══ Recorded data ══

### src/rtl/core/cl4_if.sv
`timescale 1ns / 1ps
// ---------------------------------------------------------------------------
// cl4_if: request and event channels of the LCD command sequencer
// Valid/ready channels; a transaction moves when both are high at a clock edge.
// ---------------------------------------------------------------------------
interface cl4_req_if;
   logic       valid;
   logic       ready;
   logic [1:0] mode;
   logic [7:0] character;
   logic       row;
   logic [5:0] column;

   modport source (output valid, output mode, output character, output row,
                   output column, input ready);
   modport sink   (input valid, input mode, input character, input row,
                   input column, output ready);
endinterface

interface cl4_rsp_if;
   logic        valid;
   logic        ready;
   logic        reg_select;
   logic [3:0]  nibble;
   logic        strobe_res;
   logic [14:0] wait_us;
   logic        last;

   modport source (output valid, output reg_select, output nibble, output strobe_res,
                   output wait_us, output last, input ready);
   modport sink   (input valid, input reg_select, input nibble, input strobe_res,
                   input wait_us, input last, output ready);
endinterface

═══
══ Recorded data ══

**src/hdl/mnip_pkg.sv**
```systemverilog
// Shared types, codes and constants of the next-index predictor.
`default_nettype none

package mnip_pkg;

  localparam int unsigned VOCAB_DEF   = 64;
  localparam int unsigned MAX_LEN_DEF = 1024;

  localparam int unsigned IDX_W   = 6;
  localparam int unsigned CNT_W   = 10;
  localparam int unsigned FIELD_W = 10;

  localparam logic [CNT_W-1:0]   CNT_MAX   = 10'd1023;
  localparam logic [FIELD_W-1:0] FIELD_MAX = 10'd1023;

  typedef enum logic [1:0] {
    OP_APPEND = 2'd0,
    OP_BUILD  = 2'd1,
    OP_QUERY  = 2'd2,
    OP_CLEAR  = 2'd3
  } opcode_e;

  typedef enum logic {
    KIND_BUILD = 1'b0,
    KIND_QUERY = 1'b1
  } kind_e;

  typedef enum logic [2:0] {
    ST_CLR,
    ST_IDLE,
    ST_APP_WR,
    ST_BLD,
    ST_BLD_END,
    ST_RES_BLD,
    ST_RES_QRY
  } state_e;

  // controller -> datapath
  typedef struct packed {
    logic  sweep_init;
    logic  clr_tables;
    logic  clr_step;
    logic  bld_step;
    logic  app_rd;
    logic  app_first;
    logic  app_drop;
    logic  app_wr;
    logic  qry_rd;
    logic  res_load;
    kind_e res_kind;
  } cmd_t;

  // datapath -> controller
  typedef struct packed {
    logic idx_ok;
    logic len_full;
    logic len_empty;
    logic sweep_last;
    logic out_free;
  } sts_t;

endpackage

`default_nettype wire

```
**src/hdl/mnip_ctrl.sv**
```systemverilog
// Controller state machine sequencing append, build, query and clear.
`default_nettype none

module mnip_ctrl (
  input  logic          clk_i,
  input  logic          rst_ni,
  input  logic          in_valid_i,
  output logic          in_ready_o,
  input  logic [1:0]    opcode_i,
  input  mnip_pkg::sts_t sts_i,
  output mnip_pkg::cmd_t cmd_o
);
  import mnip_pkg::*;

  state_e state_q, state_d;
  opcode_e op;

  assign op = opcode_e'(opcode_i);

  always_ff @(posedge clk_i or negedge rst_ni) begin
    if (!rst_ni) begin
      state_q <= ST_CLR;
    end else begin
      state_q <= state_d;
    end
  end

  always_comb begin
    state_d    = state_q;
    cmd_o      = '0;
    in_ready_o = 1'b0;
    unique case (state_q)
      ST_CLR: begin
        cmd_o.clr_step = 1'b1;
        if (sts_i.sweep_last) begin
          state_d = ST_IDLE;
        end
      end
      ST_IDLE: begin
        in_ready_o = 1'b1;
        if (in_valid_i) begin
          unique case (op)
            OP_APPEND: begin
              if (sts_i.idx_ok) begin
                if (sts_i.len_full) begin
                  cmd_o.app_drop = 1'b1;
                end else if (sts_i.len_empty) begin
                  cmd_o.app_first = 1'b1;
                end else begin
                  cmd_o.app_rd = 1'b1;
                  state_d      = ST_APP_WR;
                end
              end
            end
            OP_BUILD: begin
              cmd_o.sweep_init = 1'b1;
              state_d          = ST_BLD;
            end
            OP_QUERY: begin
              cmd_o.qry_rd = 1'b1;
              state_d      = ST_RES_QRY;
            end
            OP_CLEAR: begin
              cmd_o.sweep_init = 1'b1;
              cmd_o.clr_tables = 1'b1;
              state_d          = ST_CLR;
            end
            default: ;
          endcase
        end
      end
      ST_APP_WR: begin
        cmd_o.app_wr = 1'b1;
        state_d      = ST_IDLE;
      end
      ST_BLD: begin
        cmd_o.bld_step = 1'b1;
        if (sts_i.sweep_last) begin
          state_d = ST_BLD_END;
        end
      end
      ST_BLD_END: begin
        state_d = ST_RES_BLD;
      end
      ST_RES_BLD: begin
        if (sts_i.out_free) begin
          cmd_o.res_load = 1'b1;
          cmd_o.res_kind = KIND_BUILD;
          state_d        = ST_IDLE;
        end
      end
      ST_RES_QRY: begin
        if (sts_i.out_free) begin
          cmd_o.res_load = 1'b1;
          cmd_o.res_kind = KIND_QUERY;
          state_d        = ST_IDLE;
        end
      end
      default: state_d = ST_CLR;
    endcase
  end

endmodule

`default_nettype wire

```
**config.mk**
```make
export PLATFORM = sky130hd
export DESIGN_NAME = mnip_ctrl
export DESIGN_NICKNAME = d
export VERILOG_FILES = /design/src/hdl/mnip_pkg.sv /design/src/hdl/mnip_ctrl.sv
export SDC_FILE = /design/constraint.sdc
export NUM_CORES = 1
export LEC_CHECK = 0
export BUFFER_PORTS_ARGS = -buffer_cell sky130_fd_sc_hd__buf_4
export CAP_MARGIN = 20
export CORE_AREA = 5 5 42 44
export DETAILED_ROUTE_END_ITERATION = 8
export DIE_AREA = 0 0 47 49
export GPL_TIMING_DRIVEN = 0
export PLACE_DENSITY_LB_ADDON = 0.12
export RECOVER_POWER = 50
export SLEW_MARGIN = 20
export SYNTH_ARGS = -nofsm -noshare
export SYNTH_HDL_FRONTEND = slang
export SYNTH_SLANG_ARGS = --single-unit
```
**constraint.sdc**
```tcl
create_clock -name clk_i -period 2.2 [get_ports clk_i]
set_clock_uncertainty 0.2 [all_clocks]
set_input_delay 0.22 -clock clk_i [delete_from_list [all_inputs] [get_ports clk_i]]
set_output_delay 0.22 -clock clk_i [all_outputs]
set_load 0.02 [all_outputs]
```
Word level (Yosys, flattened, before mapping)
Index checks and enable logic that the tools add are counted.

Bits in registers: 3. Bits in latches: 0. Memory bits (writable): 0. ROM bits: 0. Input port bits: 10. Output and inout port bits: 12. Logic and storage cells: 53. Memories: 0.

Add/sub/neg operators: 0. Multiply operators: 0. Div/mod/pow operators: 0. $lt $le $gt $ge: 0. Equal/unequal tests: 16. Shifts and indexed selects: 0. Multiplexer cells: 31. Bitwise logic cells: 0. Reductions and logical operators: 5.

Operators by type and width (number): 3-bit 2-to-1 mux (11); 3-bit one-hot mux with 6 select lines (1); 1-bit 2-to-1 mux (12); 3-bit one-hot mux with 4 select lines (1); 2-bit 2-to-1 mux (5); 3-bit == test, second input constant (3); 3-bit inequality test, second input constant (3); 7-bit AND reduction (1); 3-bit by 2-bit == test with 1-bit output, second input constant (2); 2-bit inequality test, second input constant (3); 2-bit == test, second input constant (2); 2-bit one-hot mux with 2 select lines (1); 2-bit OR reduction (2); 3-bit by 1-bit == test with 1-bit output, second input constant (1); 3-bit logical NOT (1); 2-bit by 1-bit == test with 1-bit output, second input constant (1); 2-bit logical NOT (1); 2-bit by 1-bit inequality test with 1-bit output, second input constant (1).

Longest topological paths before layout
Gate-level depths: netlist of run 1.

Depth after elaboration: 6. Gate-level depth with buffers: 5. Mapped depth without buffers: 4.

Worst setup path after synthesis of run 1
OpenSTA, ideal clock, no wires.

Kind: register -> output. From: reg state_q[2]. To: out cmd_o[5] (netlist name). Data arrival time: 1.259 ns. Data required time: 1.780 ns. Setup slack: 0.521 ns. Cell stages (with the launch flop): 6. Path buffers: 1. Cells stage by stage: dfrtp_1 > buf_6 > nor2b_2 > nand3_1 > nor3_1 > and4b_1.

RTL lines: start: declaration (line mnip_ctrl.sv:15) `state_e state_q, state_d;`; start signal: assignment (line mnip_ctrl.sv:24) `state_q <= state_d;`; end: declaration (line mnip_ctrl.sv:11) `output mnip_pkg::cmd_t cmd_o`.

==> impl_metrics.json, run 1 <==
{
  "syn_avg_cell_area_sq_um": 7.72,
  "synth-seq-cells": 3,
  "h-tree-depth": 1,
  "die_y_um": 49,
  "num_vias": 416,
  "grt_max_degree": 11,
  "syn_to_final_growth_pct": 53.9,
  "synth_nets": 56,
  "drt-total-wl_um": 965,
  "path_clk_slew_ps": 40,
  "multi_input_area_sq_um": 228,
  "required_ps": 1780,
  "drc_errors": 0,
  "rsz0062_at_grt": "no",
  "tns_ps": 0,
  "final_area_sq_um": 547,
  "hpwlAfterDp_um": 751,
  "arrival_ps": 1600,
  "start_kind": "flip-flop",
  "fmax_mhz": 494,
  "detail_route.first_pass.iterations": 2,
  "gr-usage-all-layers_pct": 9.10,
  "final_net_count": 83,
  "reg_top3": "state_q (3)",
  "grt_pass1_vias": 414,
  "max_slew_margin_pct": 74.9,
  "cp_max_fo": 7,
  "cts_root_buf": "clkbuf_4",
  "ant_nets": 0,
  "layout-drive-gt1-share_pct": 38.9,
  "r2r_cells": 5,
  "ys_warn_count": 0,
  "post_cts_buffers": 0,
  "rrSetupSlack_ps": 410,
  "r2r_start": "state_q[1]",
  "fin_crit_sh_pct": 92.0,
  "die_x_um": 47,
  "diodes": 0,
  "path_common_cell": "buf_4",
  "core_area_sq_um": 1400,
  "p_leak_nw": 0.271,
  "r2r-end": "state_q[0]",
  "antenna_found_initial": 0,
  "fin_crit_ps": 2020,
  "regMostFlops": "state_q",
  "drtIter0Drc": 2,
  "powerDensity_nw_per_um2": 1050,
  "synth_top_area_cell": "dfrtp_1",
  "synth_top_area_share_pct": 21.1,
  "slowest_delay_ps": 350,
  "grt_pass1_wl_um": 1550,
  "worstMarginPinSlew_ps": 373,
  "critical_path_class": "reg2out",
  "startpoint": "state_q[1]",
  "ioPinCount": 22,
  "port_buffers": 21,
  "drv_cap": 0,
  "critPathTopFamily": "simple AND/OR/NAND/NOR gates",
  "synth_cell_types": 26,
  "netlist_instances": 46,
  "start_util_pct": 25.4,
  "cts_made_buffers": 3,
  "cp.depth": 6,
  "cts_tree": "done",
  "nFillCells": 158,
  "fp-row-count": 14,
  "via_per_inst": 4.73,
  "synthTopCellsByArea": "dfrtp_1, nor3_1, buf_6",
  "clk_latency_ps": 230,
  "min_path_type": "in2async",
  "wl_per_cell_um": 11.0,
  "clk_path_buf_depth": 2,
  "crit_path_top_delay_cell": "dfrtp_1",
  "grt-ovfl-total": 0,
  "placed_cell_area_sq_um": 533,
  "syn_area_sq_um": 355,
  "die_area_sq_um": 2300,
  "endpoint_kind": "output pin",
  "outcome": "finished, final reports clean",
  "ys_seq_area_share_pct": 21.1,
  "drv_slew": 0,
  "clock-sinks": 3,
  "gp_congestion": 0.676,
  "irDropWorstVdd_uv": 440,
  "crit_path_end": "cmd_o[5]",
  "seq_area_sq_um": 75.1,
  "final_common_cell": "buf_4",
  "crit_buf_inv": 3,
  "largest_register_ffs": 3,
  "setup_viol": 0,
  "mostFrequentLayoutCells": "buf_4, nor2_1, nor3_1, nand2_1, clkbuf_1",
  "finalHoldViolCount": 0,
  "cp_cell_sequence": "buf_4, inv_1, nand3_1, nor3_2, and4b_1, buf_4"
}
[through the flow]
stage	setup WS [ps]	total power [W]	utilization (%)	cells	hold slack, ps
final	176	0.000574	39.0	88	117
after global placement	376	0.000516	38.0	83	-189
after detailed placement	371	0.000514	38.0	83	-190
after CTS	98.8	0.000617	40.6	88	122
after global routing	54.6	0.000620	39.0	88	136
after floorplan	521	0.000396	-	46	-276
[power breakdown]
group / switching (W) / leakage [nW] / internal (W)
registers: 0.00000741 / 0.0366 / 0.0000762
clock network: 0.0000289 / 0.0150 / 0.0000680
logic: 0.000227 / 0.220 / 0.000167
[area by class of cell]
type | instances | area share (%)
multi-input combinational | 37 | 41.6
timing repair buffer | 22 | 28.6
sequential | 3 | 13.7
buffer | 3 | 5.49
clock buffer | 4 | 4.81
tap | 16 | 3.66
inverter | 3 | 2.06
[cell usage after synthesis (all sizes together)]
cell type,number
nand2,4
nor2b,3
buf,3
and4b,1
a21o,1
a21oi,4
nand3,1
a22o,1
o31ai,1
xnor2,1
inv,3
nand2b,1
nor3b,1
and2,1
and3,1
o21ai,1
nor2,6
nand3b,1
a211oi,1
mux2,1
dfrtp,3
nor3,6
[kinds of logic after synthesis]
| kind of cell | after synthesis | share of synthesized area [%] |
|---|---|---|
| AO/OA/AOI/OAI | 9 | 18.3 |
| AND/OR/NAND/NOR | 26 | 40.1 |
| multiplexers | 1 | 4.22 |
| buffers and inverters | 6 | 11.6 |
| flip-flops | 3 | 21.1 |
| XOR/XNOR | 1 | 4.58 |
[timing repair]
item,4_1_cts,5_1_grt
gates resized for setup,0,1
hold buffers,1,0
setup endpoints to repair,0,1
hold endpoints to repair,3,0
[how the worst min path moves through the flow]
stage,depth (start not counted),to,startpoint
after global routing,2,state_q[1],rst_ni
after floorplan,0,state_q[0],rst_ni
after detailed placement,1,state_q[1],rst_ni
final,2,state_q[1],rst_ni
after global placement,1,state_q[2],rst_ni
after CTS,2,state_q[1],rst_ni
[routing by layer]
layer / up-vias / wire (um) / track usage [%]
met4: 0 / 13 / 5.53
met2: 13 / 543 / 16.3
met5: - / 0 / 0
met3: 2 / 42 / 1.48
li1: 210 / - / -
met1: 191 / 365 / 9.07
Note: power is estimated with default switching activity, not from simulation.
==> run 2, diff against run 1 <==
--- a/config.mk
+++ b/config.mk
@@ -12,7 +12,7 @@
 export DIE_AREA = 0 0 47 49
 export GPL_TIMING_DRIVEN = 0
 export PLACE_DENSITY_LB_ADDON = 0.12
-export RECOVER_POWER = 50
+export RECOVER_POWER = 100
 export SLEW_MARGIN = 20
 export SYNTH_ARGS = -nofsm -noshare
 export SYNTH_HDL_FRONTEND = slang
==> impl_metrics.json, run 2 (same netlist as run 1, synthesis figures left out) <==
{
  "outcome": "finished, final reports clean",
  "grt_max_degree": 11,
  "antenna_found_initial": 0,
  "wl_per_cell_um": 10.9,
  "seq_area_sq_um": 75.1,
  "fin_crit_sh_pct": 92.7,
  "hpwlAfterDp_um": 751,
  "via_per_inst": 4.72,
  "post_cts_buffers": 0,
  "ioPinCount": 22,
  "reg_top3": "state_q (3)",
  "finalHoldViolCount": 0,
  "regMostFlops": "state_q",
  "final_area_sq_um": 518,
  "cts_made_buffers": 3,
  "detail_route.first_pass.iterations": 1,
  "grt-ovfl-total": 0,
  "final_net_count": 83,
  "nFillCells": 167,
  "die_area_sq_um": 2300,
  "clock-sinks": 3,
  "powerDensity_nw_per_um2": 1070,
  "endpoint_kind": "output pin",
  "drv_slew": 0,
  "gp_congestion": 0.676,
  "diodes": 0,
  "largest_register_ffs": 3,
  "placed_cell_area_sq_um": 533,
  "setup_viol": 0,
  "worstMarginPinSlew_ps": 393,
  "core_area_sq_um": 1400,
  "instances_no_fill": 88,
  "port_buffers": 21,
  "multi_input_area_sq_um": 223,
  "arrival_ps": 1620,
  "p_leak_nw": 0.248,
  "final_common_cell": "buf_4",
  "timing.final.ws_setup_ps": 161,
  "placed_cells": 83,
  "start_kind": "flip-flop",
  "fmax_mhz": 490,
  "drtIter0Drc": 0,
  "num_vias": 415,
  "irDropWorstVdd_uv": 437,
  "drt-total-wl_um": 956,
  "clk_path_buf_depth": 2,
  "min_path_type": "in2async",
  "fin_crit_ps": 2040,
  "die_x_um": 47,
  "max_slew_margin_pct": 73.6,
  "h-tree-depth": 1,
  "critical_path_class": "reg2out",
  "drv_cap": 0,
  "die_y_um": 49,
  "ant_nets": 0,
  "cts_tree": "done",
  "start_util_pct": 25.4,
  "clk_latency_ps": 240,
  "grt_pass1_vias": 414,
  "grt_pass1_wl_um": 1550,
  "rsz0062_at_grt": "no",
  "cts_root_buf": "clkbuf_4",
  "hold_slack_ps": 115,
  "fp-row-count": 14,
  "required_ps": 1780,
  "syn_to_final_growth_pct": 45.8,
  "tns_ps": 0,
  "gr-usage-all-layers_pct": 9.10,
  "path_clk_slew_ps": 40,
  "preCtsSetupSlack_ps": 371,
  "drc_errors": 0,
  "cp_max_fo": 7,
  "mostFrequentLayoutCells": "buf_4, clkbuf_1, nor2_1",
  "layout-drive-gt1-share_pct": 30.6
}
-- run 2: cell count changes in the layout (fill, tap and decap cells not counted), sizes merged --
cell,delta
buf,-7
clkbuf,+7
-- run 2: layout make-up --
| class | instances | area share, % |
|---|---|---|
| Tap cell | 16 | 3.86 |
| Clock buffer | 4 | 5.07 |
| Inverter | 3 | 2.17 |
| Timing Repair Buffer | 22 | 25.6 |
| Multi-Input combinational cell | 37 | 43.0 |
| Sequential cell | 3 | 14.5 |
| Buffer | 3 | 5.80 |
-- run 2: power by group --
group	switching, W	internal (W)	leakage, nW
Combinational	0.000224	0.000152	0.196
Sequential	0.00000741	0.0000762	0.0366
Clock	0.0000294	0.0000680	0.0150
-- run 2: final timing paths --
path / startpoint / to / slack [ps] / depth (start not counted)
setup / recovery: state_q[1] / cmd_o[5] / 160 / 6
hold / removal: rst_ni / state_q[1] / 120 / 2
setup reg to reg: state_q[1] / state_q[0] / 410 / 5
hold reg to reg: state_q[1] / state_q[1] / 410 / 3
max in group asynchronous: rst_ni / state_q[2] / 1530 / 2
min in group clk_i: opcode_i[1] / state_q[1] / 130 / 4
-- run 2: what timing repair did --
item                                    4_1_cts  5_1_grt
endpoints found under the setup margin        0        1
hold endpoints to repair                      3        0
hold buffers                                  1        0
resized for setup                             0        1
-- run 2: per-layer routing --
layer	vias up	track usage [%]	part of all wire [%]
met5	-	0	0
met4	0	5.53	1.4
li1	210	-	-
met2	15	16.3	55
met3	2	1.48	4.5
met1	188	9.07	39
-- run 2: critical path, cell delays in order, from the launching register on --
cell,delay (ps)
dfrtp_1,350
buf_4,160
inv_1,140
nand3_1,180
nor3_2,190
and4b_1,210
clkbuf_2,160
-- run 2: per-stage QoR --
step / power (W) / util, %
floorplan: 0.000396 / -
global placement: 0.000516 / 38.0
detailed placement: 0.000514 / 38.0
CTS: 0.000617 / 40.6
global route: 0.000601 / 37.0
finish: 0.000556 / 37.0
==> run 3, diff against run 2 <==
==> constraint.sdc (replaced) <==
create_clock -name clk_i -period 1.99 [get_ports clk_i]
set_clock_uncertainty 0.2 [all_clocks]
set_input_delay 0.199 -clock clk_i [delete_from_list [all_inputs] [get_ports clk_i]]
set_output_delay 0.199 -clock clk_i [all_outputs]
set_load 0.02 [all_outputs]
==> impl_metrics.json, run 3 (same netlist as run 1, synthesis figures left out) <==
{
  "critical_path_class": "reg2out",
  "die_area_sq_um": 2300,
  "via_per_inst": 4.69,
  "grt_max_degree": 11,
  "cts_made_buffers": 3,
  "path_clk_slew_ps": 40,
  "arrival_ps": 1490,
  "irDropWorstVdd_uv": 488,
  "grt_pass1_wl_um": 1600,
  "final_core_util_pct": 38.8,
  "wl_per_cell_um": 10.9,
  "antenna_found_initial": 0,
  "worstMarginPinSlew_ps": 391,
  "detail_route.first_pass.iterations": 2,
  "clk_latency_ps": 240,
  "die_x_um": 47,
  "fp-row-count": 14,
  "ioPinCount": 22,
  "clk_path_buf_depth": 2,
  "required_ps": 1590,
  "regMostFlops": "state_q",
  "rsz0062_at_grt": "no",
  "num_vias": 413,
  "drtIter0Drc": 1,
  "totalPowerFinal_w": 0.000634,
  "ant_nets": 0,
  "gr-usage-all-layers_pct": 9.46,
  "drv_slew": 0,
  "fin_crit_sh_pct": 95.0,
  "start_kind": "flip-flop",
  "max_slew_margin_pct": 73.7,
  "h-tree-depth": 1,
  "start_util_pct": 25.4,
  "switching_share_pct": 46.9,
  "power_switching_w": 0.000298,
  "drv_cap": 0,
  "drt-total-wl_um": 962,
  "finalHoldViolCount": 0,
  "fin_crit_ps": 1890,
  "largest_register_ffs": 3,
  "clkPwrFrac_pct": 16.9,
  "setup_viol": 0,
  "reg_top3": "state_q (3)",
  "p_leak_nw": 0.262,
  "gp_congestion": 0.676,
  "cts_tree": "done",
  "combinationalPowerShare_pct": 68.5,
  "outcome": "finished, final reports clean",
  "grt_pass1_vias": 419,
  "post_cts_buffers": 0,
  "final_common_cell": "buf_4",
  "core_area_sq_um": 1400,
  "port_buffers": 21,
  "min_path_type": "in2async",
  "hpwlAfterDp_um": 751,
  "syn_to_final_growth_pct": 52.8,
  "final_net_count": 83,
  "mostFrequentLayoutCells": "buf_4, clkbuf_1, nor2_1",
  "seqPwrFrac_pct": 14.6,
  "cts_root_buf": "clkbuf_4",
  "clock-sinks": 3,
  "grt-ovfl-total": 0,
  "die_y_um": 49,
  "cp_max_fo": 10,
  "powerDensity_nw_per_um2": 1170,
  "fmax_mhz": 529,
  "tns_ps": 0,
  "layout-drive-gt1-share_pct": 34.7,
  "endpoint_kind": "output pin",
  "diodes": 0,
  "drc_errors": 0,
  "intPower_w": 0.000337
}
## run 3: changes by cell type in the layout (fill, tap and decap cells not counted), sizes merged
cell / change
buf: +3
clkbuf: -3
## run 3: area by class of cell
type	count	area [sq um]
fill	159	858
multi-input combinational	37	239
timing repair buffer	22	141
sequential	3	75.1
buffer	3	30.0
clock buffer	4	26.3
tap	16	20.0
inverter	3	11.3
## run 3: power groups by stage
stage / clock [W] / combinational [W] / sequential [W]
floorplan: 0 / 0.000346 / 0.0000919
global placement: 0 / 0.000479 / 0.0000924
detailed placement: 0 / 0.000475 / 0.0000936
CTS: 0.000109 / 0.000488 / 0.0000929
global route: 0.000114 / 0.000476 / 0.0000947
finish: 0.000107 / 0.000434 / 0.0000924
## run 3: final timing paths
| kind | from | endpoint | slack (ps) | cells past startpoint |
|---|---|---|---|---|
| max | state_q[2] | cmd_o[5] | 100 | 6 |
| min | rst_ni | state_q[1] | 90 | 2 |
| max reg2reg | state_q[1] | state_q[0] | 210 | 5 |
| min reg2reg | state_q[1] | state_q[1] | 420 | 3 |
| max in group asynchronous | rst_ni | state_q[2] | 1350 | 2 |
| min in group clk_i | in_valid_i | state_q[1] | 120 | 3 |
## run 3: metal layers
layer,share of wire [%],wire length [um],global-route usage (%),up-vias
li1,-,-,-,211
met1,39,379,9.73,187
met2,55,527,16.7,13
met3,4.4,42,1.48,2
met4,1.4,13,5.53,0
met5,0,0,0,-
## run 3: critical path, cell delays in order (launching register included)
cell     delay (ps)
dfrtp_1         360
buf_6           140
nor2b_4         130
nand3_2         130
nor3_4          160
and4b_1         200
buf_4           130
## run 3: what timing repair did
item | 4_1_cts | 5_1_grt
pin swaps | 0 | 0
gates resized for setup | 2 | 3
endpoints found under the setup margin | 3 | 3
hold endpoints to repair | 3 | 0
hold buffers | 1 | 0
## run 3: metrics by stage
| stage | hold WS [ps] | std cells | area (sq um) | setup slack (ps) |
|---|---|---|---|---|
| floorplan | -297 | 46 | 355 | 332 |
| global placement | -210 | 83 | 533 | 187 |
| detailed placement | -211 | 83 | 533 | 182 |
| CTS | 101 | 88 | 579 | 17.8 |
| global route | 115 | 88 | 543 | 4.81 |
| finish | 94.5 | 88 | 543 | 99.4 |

═══

What this task involves: From the entries above, list each line with "global" in it.

Answer to the exercise:
after global placement	376	0.000516	38.0	83	-189
after global routing	54.6	0.000620	39.0	88	136
after global routing,2,state_q[1],rst_ni
after global placement,1,state_q[2],rst_ni
global placement: 0.000516 / 38.0
global route: 0.000601 / 37.0
global placement: 0 / 0.000479 / 0.0000924
global route: 0.000114 / 0.000476 / 0.0000947
layer,share of wire [%],wire length [um],global-route usage (%),up-vias
| global placement | -210 | 83 | 533 | 187 |
| global route | 115 | 88 | 543 | 4.81 |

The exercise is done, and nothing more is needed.